§ **REQUIRED WORK**:
Only lines containing the string "typedef" belong in the answer; copy all of them from the entries.
══ PROVIDED DATA ══
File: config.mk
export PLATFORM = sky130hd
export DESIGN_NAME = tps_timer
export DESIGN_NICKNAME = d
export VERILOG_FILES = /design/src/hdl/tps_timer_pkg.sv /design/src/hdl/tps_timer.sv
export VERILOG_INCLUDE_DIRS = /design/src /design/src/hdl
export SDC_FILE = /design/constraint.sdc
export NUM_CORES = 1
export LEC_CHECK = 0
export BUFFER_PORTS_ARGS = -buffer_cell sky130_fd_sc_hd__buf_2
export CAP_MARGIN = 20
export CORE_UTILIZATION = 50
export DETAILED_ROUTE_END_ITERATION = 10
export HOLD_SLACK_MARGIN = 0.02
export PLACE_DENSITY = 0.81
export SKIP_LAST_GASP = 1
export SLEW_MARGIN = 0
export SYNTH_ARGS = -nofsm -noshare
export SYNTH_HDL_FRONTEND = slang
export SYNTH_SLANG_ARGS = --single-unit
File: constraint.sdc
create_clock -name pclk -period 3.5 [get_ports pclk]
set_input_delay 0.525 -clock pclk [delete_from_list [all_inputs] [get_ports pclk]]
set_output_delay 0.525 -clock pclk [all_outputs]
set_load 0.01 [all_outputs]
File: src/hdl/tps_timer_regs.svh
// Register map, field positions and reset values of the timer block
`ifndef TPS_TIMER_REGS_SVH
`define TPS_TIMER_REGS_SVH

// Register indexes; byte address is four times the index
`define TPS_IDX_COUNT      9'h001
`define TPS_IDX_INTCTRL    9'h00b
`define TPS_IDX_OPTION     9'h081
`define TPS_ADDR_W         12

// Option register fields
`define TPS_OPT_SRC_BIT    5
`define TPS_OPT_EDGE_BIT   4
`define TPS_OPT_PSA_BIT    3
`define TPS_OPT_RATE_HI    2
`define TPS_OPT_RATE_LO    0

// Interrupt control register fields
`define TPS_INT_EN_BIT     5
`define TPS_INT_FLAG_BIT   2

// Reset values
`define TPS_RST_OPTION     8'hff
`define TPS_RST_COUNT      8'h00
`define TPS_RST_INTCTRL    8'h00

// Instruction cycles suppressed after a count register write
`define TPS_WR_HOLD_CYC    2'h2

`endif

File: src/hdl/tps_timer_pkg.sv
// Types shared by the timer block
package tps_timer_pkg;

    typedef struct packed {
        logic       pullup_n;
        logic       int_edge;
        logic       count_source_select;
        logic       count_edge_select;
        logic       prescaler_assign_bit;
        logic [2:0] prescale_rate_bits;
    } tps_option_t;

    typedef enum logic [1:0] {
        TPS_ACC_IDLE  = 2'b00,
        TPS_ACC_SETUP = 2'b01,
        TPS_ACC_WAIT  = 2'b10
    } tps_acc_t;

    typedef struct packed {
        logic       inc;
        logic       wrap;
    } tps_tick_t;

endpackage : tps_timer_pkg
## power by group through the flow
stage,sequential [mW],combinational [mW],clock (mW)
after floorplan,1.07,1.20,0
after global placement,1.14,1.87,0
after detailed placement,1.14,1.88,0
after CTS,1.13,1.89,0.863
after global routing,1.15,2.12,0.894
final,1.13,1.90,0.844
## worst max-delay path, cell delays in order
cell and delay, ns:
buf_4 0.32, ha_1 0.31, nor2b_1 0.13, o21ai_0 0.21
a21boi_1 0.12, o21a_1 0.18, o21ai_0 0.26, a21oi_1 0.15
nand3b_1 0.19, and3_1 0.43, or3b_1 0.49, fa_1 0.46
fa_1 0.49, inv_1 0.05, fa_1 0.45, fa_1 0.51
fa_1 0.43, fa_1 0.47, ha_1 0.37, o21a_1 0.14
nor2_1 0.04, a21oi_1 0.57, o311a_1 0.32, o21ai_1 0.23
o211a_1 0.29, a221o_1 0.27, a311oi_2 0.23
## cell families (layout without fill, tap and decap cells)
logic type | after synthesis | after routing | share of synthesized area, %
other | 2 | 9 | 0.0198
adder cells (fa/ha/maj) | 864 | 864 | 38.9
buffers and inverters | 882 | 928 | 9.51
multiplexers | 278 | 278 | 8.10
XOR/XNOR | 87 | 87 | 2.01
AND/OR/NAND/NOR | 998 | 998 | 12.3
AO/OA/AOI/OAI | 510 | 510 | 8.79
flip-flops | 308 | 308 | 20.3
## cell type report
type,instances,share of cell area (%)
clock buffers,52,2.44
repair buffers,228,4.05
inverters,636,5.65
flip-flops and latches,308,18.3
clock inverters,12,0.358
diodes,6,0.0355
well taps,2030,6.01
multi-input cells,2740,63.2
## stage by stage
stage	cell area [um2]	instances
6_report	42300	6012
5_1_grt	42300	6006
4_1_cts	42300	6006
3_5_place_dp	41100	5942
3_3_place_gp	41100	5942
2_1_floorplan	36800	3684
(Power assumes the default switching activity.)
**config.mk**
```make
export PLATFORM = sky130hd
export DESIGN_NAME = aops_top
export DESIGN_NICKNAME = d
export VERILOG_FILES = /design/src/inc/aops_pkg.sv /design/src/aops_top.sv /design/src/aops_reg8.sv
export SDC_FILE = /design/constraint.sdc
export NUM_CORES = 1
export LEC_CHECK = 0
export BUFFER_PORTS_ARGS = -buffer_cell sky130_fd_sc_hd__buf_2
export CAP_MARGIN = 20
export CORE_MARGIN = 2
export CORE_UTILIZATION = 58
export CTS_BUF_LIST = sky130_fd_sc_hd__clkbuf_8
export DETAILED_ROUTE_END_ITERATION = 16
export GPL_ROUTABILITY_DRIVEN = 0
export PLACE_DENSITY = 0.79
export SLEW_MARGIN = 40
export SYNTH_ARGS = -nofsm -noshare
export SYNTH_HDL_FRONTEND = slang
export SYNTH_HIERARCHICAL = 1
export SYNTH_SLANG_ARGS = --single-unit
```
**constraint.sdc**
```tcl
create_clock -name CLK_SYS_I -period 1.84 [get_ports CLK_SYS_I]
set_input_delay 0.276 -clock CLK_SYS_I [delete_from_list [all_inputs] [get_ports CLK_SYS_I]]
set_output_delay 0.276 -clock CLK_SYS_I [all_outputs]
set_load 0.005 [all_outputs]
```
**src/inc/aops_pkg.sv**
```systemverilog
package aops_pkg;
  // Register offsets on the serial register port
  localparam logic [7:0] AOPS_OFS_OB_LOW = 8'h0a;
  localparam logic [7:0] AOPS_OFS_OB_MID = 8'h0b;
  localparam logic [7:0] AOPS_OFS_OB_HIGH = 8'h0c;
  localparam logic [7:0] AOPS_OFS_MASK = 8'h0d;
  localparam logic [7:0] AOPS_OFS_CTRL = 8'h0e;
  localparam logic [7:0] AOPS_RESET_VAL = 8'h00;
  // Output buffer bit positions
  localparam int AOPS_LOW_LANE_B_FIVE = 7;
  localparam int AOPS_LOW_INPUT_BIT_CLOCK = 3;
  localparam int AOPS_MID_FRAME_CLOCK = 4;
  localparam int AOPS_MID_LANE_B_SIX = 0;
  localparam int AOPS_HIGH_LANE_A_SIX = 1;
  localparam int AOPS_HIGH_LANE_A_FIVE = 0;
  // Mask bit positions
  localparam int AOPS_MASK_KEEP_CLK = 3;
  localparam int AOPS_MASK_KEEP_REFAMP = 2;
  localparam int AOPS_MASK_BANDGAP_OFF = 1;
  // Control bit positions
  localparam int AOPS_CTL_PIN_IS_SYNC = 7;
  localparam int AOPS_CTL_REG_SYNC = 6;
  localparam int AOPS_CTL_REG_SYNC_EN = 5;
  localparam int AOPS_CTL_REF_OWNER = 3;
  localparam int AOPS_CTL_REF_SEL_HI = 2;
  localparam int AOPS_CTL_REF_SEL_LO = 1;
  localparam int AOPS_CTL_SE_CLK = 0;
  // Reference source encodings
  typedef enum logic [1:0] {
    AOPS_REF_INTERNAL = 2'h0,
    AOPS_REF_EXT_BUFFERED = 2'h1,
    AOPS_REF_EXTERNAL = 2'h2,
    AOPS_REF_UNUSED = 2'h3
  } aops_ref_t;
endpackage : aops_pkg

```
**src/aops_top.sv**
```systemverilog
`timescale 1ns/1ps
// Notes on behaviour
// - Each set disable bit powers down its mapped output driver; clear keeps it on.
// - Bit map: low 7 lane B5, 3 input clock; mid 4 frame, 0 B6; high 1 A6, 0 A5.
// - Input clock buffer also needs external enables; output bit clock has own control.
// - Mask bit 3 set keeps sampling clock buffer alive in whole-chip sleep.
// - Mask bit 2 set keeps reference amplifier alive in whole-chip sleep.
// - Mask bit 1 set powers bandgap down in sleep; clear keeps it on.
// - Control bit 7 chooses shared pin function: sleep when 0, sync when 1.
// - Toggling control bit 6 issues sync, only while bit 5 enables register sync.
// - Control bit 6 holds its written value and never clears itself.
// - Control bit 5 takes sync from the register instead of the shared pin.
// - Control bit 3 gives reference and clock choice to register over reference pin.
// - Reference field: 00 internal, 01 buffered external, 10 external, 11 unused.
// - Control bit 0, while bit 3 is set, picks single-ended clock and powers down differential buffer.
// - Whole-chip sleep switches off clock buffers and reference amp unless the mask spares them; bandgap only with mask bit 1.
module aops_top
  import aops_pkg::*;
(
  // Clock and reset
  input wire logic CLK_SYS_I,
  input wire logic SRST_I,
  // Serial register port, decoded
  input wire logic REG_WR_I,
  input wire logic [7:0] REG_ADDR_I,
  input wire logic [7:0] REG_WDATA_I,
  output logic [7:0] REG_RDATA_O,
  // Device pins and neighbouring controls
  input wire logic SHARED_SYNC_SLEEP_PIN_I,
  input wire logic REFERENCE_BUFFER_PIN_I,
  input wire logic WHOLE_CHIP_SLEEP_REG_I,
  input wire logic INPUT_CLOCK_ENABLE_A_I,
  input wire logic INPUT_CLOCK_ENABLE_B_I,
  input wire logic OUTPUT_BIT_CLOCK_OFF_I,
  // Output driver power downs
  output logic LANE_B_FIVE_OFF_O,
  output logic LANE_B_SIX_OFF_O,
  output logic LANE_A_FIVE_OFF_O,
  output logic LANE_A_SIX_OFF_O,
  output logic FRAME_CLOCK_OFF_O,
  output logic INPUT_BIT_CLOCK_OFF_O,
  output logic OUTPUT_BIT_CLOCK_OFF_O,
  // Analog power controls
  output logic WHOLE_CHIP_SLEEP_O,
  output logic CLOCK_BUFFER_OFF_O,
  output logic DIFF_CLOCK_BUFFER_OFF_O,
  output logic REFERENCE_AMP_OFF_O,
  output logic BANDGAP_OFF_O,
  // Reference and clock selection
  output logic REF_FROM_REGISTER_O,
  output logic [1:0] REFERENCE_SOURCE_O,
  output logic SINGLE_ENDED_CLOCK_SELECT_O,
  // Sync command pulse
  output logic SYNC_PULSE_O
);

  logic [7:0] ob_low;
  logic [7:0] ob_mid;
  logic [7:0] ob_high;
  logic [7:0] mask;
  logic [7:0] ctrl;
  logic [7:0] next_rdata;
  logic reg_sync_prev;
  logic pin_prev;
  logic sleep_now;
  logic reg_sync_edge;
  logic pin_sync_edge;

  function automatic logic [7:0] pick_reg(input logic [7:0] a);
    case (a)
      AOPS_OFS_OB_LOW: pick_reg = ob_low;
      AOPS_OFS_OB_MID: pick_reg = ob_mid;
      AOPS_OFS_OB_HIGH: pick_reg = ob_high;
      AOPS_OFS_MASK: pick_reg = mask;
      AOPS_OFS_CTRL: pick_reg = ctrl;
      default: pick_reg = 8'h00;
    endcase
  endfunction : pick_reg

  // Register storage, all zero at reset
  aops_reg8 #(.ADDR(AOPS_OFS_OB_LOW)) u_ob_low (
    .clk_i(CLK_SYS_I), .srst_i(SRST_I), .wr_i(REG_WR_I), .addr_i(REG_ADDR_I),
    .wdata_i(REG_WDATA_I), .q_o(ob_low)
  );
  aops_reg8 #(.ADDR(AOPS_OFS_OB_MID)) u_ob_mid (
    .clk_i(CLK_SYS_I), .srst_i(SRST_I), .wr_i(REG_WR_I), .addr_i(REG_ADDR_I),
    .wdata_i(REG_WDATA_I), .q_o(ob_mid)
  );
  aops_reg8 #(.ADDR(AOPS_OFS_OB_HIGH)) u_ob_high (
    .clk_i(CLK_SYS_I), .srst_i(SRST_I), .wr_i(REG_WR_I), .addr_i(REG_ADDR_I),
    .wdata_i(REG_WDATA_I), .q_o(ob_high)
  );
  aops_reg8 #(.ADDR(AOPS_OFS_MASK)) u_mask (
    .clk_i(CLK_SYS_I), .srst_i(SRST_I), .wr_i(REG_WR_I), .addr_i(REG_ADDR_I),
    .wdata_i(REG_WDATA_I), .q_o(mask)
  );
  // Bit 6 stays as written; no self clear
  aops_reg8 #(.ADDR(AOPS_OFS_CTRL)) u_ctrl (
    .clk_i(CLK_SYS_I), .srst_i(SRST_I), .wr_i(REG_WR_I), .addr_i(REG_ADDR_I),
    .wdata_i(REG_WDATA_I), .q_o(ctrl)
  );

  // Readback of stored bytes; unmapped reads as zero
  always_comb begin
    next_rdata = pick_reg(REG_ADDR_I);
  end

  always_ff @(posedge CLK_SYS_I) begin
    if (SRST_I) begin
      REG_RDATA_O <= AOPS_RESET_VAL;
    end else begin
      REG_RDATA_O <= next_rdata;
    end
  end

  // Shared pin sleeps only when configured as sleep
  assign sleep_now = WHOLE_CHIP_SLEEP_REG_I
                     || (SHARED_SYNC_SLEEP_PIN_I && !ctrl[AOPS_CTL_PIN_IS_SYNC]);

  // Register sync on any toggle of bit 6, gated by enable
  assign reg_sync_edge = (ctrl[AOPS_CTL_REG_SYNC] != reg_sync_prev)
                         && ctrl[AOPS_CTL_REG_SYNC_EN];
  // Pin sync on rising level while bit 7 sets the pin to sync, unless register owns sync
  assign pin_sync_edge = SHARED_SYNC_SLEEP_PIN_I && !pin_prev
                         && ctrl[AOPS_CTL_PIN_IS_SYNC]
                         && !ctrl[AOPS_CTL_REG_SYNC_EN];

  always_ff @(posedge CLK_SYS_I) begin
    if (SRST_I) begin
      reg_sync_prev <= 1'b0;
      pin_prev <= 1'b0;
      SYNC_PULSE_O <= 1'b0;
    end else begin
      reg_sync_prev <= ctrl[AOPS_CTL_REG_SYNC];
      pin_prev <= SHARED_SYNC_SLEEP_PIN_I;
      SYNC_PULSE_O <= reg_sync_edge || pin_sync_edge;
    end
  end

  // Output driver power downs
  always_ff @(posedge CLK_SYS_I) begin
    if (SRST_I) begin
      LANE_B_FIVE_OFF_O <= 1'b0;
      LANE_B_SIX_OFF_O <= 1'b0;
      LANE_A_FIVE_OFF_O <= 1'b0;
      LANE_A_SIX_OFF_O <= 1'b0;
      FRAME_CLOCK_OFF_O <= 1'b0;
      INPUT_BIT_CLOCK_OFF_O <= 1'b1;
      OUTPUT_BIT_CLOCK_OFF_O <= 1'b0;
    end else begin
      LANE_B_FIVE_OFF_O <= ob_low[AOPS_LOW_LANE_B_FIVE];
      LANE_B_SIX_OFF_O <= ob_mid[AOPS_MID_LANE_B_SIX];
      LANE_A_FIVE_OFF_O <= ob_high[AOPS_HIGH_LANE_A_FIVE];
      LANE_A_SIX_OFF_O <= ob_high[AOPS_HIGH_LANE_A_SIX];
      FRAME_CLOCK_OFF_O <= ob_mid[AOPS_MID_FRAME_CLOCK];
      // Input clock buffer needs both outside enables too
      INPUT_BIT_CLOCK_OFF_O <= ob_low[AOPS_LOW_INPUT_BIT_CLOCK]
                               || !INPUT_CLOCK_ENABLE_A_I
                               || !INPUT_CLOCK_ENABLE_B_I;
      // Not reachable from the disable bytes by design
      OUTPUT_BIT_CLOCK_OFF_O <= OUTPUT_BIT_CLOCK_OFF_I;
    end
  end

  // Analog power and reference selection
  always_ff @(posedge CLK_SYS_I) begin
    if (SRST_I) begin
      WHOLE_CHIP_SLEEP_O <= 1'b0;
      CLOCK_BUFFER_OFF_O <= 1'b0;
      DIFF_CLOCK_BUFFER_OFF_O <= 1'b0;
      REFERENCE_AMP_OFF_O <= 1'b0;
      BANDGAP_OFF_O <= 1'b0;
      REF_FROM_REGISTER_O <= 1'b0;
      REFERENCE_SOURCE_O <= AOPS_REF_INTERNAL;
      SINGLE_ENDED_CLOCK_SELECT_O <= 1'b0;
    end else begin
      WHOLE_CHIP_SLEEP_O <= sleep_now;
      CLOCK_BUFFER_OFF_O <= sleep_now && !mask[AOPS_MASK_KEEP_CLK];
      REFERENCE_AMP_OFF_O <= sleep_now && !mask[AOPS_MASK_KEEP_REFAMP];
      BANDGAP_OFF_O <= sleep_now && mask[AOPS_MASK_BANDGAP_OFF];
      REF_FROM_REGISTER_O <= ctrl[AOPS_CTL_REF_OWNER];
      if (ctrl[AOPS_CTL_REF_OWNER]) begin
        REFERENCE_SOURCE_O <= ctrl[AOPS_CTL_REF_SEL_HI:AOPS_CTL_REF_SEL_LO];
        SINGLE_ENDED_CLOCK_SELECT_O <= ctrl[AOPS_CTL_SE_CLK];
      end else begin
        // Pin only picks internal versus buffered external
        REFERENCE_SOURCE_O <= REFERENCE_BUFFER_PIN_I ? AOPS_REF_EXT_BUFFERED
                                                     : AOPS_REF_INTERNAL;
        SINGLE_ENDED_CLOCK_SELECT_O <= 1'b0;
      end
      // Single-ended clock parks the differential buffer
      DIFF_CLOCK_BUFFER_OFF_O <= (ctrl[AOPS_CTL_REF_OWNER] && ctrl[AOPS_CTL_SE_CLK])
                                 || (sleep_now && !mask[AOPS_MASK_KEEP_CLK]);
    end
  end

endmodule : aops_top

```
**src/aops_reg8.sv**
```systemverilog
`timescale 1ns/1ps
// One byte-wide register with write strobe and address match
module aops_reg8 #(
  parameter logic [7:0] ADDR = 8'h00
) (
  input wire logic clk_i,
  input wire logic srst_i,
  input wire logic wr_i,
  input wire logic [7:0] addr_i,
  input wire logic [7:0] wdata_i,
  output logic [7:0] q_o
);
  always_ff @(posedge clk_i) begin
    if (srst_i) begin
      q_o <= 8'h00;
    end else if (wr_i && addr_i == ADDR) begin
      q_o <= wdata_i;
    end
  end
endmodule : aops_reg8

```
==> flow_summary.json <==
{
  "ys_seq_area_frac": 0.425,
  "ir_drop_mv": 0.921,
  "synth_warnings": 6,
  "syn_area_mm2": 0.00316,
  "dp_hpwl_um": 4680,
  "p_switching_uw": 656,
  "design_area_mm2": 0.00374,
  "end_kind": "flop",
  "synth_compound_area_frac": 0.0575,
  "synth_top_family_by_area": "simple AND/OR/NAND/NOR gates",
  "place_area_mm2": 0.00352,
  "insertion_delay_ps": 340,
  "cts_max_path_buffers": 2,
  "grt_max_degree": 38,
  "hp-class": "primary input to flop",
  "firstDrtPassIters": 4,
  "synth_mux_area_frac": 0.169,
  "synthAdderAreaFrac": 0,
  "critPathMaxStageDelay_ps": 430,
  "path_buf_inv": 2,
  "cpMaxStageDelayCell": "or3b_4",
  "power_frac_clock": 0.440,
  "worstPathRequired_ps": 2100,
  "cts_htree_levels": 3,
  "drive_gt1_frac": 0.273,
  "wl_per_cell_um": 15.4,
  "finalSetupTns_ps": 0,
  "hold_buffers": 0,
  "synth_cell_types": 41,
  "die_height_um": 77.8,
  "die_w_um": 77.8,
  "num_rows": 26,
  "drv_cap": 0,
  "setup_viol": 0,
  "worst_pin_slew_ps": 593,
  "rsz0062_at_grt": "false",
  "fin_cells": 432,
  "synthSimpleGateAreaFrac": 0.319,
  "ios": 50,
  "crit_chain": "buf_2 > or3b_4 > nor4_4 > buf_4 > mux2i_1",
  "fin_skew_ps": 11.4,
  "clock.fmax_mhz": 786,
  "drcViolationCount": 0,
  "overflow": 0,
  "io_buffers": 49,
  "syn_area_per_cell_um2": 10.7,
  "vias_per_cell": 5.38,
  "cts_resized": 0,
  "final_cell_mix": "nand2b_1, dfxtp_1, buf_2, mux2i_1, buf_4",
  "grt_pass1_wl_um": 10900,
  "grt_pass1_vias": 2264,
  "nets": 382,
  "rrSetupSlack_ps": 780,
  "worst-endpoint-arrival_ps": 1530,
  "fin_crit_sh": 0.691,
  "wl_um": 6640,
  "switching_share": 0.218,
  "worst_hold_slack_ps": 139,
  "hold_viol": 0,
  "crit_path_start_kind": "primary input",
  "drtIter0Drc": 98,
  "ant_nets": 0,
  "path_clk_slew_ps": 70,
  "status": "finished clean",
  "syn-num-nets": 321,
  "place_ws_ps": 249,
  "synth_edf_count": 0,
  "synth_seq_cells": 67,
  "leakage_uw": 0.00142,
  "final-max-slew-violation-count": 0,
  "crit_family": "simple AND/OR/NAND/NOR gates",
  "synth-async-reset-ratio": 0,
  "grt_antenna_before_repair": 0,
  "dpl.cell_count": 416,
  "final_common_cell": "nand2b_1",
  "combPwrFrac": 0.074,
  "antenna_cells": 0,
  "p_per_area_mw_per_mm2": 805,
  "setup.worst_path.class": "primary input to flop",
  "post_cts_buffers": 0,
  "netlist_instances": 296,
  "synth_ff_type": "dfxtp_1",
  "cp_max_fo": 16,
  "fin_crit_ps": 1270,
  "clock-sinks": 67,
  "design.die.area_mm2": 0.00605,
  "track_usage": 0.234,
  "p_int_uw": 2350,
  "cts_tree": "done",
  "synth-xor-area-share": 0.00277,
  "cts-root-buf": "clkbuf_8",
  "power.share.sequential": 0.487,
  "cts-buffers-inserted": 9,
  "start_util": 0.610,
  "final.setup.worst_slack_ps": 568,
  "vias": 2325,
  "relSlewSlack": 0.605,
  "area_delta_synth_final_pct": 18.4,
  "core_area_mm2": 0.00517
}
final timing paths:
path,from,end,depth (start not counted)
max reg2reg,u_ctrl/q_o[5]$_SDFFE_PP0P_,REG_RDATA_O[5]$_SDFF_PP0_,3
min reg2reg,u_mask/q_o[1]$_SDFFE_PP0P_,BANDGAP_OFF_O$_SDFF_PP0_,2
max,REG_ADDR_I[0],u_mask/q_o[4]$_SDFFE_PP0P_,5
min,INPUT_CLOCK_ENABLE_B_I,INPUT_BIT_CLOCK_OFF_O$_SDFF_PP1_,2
═══
§ **WRITTEN RESPONSE**:
    typedef struct packed {
    typedef enum logic [1:0] {
    typedef struct packed {
  typedef enum logic [1:0] {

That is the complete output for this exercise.